Neural Weight Step Video Compression
Mikolaj Czerkawski, Javier Cardona, Robert Atkinson, Craig Michie,, Ivan Andonovic, Carmine Clemente, Christos Tachtatzis

TL;DR
This paper explores neural network-based video compression using coordinate-based MLPs and convolutional networks, introducing neural weight stepping for efficient frame encoding, and evaluates these methods on high-resolution datasets.
Contribution
It proposes a novel neural weight stepping technique for video compression and assesses its feasibility with experiments on high-resolution videos.
Findings
Neural weight stepping reduces entropy in frame encoding
Coordinate-based MLPs and CNNs show potential for neural video compression
Performance comparison with existing methods is conducted
Abstract
A variety of compression methods based on encoding images as weights of a neural network have been recently proposed. Yet, the potential of similar approaches for video compression remains unexplored.
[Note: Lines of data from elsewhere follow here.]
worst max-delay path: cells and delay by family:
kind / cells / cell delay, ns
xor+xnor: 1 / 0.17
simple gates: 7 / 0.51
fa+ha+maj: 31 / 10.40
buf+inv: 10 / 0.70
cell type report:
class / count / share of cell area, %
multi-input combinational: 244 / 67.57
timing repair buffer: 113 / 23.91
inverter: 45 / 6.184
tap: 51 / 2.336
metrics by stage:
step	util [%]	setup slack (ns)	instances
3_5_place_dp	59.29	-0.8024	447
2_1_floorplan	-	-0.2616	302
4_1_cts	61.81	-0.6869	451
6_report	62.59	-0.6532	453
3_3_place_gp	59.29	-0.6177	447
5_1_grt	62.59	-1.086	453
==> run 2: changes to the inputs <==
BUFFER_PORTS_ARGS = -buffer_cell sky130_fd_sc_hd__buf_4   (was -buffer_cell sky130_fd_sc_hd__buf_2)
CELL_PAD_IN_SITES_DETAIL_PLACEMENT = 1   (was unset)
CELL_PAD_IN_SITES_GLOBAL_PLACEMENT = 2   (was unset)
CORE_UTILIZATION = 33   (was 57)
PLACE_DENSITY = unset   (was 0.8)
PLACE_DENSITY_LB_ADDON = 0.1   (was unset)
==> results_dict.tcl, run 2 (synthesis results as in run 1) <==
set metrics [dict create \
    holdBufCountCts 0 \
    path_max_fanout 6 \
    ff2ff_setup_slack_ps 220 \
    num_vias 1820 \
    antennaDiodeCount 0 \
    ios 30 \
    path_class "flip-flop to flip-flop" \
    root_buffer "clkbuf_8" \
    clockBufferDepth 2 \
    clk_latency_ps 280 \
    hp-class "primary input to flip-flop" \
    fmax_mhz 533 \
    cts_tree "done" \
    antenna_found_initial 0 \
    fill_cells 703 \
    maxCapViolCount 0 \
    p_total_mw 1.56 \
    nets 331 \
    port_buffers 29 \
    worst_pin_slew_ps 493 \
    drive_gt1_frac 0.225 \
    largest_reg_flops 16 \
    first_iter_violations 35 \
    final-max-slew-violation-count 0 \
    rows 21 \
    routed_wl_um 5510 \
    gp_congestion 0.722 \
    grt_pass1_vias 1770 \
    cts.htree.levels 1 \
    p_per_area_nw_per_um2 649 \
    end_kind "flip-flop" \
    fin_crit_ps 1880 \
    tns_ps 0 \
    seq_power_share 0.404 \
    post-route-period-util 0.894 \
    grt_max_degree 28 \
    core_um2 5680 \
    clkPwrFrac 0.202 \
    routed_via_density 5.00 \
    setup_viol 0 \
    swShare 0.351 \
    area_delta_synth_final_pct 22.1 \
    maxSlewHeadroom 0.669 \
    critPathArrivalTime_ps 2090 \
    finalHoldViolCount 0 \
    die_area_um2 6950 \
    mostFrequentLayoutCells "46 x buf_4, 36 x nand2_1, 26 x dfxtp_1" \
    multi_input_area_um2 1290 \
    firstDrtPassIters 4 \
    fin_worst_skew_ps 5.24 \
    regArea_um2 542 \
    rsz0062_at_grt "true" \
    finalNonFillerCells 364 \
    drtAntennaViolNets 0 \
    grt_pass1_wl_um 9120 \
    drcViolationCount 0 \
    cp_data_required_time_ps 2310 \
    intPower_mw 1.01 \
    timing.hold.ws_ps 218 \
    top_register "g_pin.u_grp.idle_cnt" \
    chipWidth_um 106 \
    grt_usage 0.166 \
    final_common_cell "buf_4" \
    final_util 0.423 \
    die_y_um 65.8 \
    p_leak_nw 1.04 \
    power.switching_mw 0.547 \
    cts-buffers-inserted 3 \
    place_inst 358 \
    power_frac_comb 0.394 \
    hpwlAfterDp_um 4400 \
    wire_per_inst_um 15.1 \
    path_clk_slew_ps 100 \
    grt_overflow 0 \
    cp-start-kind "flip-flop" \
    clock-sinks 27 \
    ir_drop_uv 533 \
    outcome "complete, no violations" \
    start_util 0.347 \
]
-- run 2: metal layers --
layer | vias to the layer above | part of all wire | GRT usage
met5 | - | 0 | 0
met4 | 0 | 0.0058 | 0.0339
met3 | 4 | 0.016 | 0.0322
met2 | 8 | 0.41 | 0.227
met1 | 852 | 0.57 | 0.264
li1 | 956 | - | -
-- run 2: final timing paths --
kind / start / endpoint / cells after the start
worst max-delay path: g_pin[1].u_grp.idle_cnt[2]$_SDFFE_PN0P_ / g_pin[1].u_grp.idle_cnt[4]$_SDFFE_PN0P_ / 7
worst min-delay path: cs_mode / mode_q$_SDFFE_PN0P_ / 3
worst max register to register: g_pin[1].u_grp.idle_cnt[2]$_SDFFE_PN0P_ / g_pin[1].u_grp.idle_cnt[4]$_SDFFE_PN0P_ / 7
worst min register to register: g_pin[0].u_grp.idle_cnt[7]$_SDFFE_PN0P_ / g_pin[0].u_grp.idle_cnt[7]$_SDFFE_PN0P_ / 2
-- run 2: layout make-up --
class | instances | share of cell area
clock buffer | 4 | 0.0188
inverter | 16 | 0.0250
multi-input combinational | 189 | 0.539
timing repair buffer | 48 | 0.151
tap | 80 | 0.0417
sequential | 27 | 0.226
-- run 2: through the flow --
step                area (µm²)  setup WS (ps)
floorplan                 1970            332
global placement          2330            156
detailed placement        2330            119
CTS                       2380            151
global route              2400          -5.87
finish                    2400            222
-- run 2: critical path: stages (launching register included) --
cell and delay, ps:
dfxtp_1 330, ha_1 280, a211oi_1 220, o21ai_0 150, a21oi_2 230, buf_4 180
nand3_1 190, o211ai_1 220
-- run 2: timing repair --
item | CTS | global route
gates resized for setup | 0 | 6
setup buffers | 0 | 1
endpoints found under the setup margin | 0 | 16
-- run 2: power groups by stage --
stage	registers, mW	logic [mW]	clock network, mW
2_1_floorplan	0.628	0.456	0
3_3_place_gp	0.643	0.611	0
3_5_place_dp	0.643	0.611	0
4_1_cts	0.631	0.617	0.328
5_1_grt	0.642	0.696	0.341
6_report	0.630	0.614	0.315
[src/rtl/sysctl_flag_pair.sv]
module sysctl_flag_pair #(
   parameter int unsigned W = 32
) (
   input  logic         clk,
   input  logic         rst_n,
   input  logic         set_we,
   input  logic         clr_we,
   input  logic [W-1:0] wdata,
   output logic [W-1:0] q
);
   if (W < 1) begin : g_bad_width
      $error("sysctl_flag_pair: W must be at least 1");
   end

   always_ff @(posedge clk) begin
      if (!rst_n)      q <= '0;
      else if (set_we) q <= q | wdata;
      else if (clr_we) q <= q & ~wdata;
   end

   a_r6_set_sticks: assert property (@(posedge clk) disable iff (!rst_n)
      set_we |=> (q & $past(wdata)) == $past(wdata));
   a_r6_clr_drops: assert property (@(posedge clk) disable iff (!rst_n)
      (clr_we && !set_we) |=> (q & $past(wdata)) == '0);
   a_r7_idle_hold: assert property (@(posedge clk) disable iff (!rst_n)
      (!set_we && !clr_we) |=> $stable(q));
endmodule

[src/rtl/sysctl_refcount.sv]
module sysctl_refcount #(
   parameter int unsigned CNT_W = 32
) (
   input  logic             clk,
   input  logic             rst_n,
   input  logic             tick,
   output logic [CNT_W-1:0] count
);
   if (CNT_W < 2 || CNT_W > 32) begin : g_bad_width
      $error("sysctl_refcount: CNT_W must be 2..32");
   end

   always_ff @(posedge clk) begin
      if (!rst_n)    count <= '0;
      else if (tick) count <= count + 1'b1;
   end

   a_r8_step: assert property (@(posedge clk) disable iff (!rst_n)
      tick |=> count == $past(count) + 1'b1);
   a_r8_hold: assert property (@(posedge clk) disable iff (!rst_n)
      !tick |=> $stable(count));
endmodule

[src/rtl/sysctl_geom_rom.sv]
module sysctl_geom_rom #(
   parameter int unsigned MEM_MB = 128,
   parameter int unsigned IDX_W  = 7
) (
   input  logic [IDX_W-1:0] idx,
   output logic [7:0]       entry
);
   localparam int unsigned DENS_RAW = MEM_MB / 4;
   localparam logic [7:0]  DENSITY  = (DENS_RAW > 255) ? 8'hFF : 8'(DENS_RAW);

   if (IDX_W != 7) begin : g_bad_idx
      $error("sysctl_geom_rom: table is 128 entries, IDX_W must be 7");
   end

   always_comb begin
      unique case (idx)
         7'h40:   entry = 8'h80;
         7'h41:   entry = 8'h08;
         7'h42:   entry = 8'h04;
         7'h43:   entry = 8'h0B;
         7'h44:   entry = 8'h09;
         7'h45:   entry = 8'h01;
         7'h46:   entry = DENSITY;
         default: entry = 8'h00;
      endcase
   end
endmodule
**src/rtl/rlm_pkg.sv**
```systemverilog
`timescale 1ns/1ps
package rlm_pkg;
  localparam int ROWS    = 4;
  localparam int ROW_W   = $clog2(ROWS);
  localparam int CTX_W   = 5;
  localparam int PASS_W  = 2;
  localparam int SLOTS   = ROW_W + 2;
  localparam int CNT_W   = $clog2(SLOTS + 1);
  localparam int HOLD    = ROWS - 1;
  localparam logic [PASS_W-1:0] PASS_CLEAN = 2'd3;

  typedef struct packed {
    logic [ROW_W-1:0]  row;
    logic              rl_elig;
    logic              m_vld;
    logic [CTX_W-1:0]  m_ctx;
    logic              m_bit;
    logic [PASS_W-1:0] pass;
    logic              s_vld;
    logic [CTX_W-1:0]  s_ctx;
    logic              s_bit;
  } smp_t;

  typedef struct packed {
    logic [PASS_W-1:0] pass;
    logic [CTX_W-1:0]  ctx;
    logic              dec;
  } pair_t;

  typedef enum logic [1:0] {
    EMIT_NONE,
    EMIT_PLAIN,
    EMIT_RUN_OK,
    EMIT_RUN_FAIL
  } emit_e;
endpackage

```
**src/rtl/rlm_hold.sv**
```systemverilog
`timescale 1ns/1ps
// Holds the last DEPTH accepted samples; index DEPTH-1 is the oldest.
module rlm_hold
  import rlm_pkg::*;
#(
  parameter int DEPTH = HOLD
) (
  input  logic             clk,
  input  logic             rst_n,
  input  logic             en,
  input  smp_t             din,
  output smp_t             held [DEPTH],
  output logic [DEPTH-1:0] held_v
);
  smp_t             d_q [DEPTH];
  logic [DEPTH-1:0] v_q;
  logic [DEPTH-1:0] v_d;

  always_comb begin
    v_d = v_q;
    if (en) v_d = {v_q[DEPTH-2:0], 1'b1};
  end

  always_ff @(posedge clk or negedge rst_n) begin
    if (!rst_n) v_q <= '0;
    else        v_q <= v_d;
  end

  for (genvar k = 0; k < DEPTH; k++) begin : g_stage
    if (k == 0) begin : g_first
      always_ff @(posedge clk) begin
        if (en) d_q[0] <= din;
      end
    end else begin : g_next
      always_ff @(posedge clk) begin
        if (en) d_q[k] <= d_q[k-1];
      end
    end
    assign held[k] = d_q[k];
  end

  assign held_v = v_q;
endmodule

```
**src/rtl/rlm_decide.sv**
```systemverilog
`timescale 1ns/1ps
// Column-wide run decision over the four rows of a stripe column.
module rlm_decide
  import rlm_pkg::*;
(
  input  smp_t             win [ROWS],
  output logic             run_col,
  output logic             all_zero,
  output logic [ROW_W-1:0] pos
);
  always_comb begin
    all_zero = 1'b1;
    pos      = '0;
    for (int k = ROWS - 1; k >= 0; k--) begin
      if (win[k].m_bit) begin
        all_zero = 1'b0;
        pos      = ROW_W'(k);
      end
    end
  end

  assign run_col = win[0].rl_elig;
endmodule

```
**src/rtl/rlm_pack.sv**
```systemverilog
`timescale 1ns/1ps
// Builds the slot bundle for one emitted sample.
module rlm_pack
  import rlm_pkg::*;
#(
  parameter int RL_CTX  = 17,
  parameter int UNI_CTX = 18
) (
  input  emit_e            mode,
  input  smp_t             cur,
  input  smp_t             hit,
  input  logic [ROW_W-1:0] pos,
  output pair_t            slot [SLOTS],
  output logic [CNT_W-1:0] cnt
);
  localparam logic [CTX_W-1:0] RL_L  = CTX_W'(RL_CTX);
  localparam logic [CTX_W-1:0] UNI_L = CTX_W'(UNI_CTX);

  pair_t mag_p, sgn_p;

  assign mag_p = '{pass: cur.pass, ctx: cur.m_ctx, dec: cur.m_bit};
  assign sgn_p = '{pass: cur.pass, ctx: cur.s_ctx, dec: cur.s_bit};

  always_comb begin
    for (int k = 0; k < SLOTS; k++) slot[k] = '0;
    cnt = '0;
    unique case (mode)
      EMIT_PLAIN: begin
        if (cur.m_vld) begin
          slot[0] = mag_p;
          if (cur.s_vld) slot[1] = sgn_p;
        end else if (cur.s_vld) begin
          slot[0] = sgn_p;
        end
        cnt = CNT_W'(cur.m_vld) + CNT_W'(cur.s_vld);
      end
      EMIT_RUN_OK: begin
        slot[0] = '{pass: PASS_CLEAN, ctx: RL_L, dec: 1'b0};
        cnt     = CNT_W'(1);
      end
      EMIT_RUN_FAIL: begin
        slot[0] = '{pass: PASS_CLEAN, ctx: RL_L, dec: 1'b1};
        for (int k = 0; k < ROW_W; k++)
          slot[1+k] = '{pass: PASS_CLEAN, ctx: UNI_L, dec: pos[ROW_W-1-k]};
        slot[SLOTS-1] = '{pass: PASS_CLEAN, ctx: hit.s_ctx, dec: hit.s_bit};
        cnt = CNT_W'(SLOTS);
      end
      default: cnt = '0;
    endcase
  end
endmodule

```
**src/rtl/rlm_merge.sv**
```systemverilog
`timescale 1ns/1ps
module rlm_merge
  import rlm_pkg::*;
#(
  parameter int RL_CTX  = 17,
  parameter int UNI_CTX = 18
) (
  input  logic                      clk,
  input  logic                      rst_n,
  input  logic                      in_valid,
  input  logic [ROW_W-1:0]          in_row,
  input  logic                      in_rl_elig,
  input  logic [PASS_W-1:0]         in_pass,
  input  logic                      in_mag_vld,
  input  logic [CTX_W-1:0]          in_mag_ctx,
  input  logic                      in_mag_bit,
  input  logic                      in_sgn_vld,
  input  logic [CTX_W-1:0]          in_sgn_ctx,
  input  logic                      in_sgn_bit,
  output logic [CNT_W-1:0]          out_cnt,
  output logic [SLOTS*PASS_W-1:0]   out_pass,
  output logic [SLOTS*CTX_W-1:0]    out_ctx,
  output logic [SLOTS-1:0]          out_dec
);
  smp_t             din;
  smp_t             held [HOLD];
  logic [HOLD-1:0]  held_v;
  smp_t             win  [ROWS];
  smp_t             cur, hit;
  logic             run_col, all_zero, fire;
  logic [ROW_W-1:0] pos;
  emit_e            mode;
  logic             col_run_q, col_run_d;
  logic [ROW_W-1:0] col_lim_q, col_lim_d;
  pair_t            slot_n [SLOTS];
  pair_t            slot_q [SLOTS];
  logic [CNT_W-1:0] cnt_n, cnt_q;

  assign din = '{row: in_row, rl_elig: in_rl_elig, m_vld: in_mag_vld,
                 m_ctx: in_mag_ctx, m_bit: in_mag_bit, pass: in_pass,
                 s_vld: in_sgn_vld, s_ctx: in_sgn_ctx, s_bit: in_sgn_bit};

  rlm_hold #(.DEPTH(HOLD)) u_hold (
    .clk    (clk),
    .rst_n  (rst_n),
    .en     (in_valid),
    .din    (din),
    .held   (held),
    .held_v (held_v)
  );

  // Oldest held sample is row 0 of the column being decided.
  for (genvar k = 0; k < HOLD; k++) begin : g_win
    assign win[k] = held[HOLD-1-k];
  end
  assign win[ROWS-1] = din;

  rlm_decide u_decide (
    .win      (win),
    .run_col  (run_col),
    .all_zero (all_zero),
    .pos      (pos)
  );

  assign cur  = held[HOLD-1];
  assign hit  = win[pos];
  assign fire = in_valid & held_v[HOLD-1];

  always_comb begin
    mode      = EMIT_NONE;
    col_run_d = col_run_q;
    col_lim_d = col_lim_q;
    if (fire) begin
      if (cur.row == '0) begin
        if (run_col) begin
          mode      = all_zero ? EMIT_RUN_OK : EMIT_RUN_FAIL;
          col_run_d = 1'b1;
          col_lim_d = all_zero ? ROW_W'(ROWS - 1) : pos;
        end else begin
          mode      = EMIT_PLAIN;
          col_run_d = 1'b0;
        end
      end else if (!(col_run_q && (cur.row <= col_lim_q))) begin
        mode = EMIT_PLAIN;
      end
    end
  end

  always_ff @(posedge clk or negedge rst_n) begin
    if (!rst_n) begin
      col_run_q <= 1'b0;
      col_lim_q <= '0;
    end else if (fire) begin
      col_run_q <= col_run_d;
      col_lim_q <= col_lim_d;
    end
  end

  rlm_pack #(.RL_CTX(RL_CTX), .UNI_CTX(UNI_CTX)) u_pack (
    .mode (mode),
    .cur  (cur),
    .hit  (hit),
    .pos  (pos),
    .slot (slot_n),
    .cnt  (cnt_n)
  );

  always_ff @(posedge clk or negedge rst_n) begin
    if (!rst_n) begin
      cnt_q <= '0;
      for (int k = 0; k < SLOTS; k++) slot_q[k] <= '0;
    end else begin
      cnt_q <= cnt_n;
      for (int k = 0; k < SLOTS; k++) slot_q[k] <= slot_n[k];
    end
  end

  assign out_cnt = cnt_q;
  for (genvar k = 0; k < SLOTS; k++) begin : g_flat
    assign out_pass[k*PASS_W +: PASS_W] = slot_q[k].pass;
    assign out_ctx[k*CTX_W +: CTX_W]    = slot_q[k].ctx;
    assign out_dec[k]                   = slot_q[k].dec;
  end
endmodule

```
In this work, we suggest a set of experiments for testing the feasibility of compressing video using two architectural paradigms, coordinate-based MLP (CbMLP) and convolutional network. Furthermore, we propose a novel technique of neural weight stepping, where subsequent frames of a video are encoded as low-entropy parameter updates. To assess the feasibility of the considered approaches, we will test the video compression performance on several high-resolution video datasets and compare against existing conventional and neural compression techniques.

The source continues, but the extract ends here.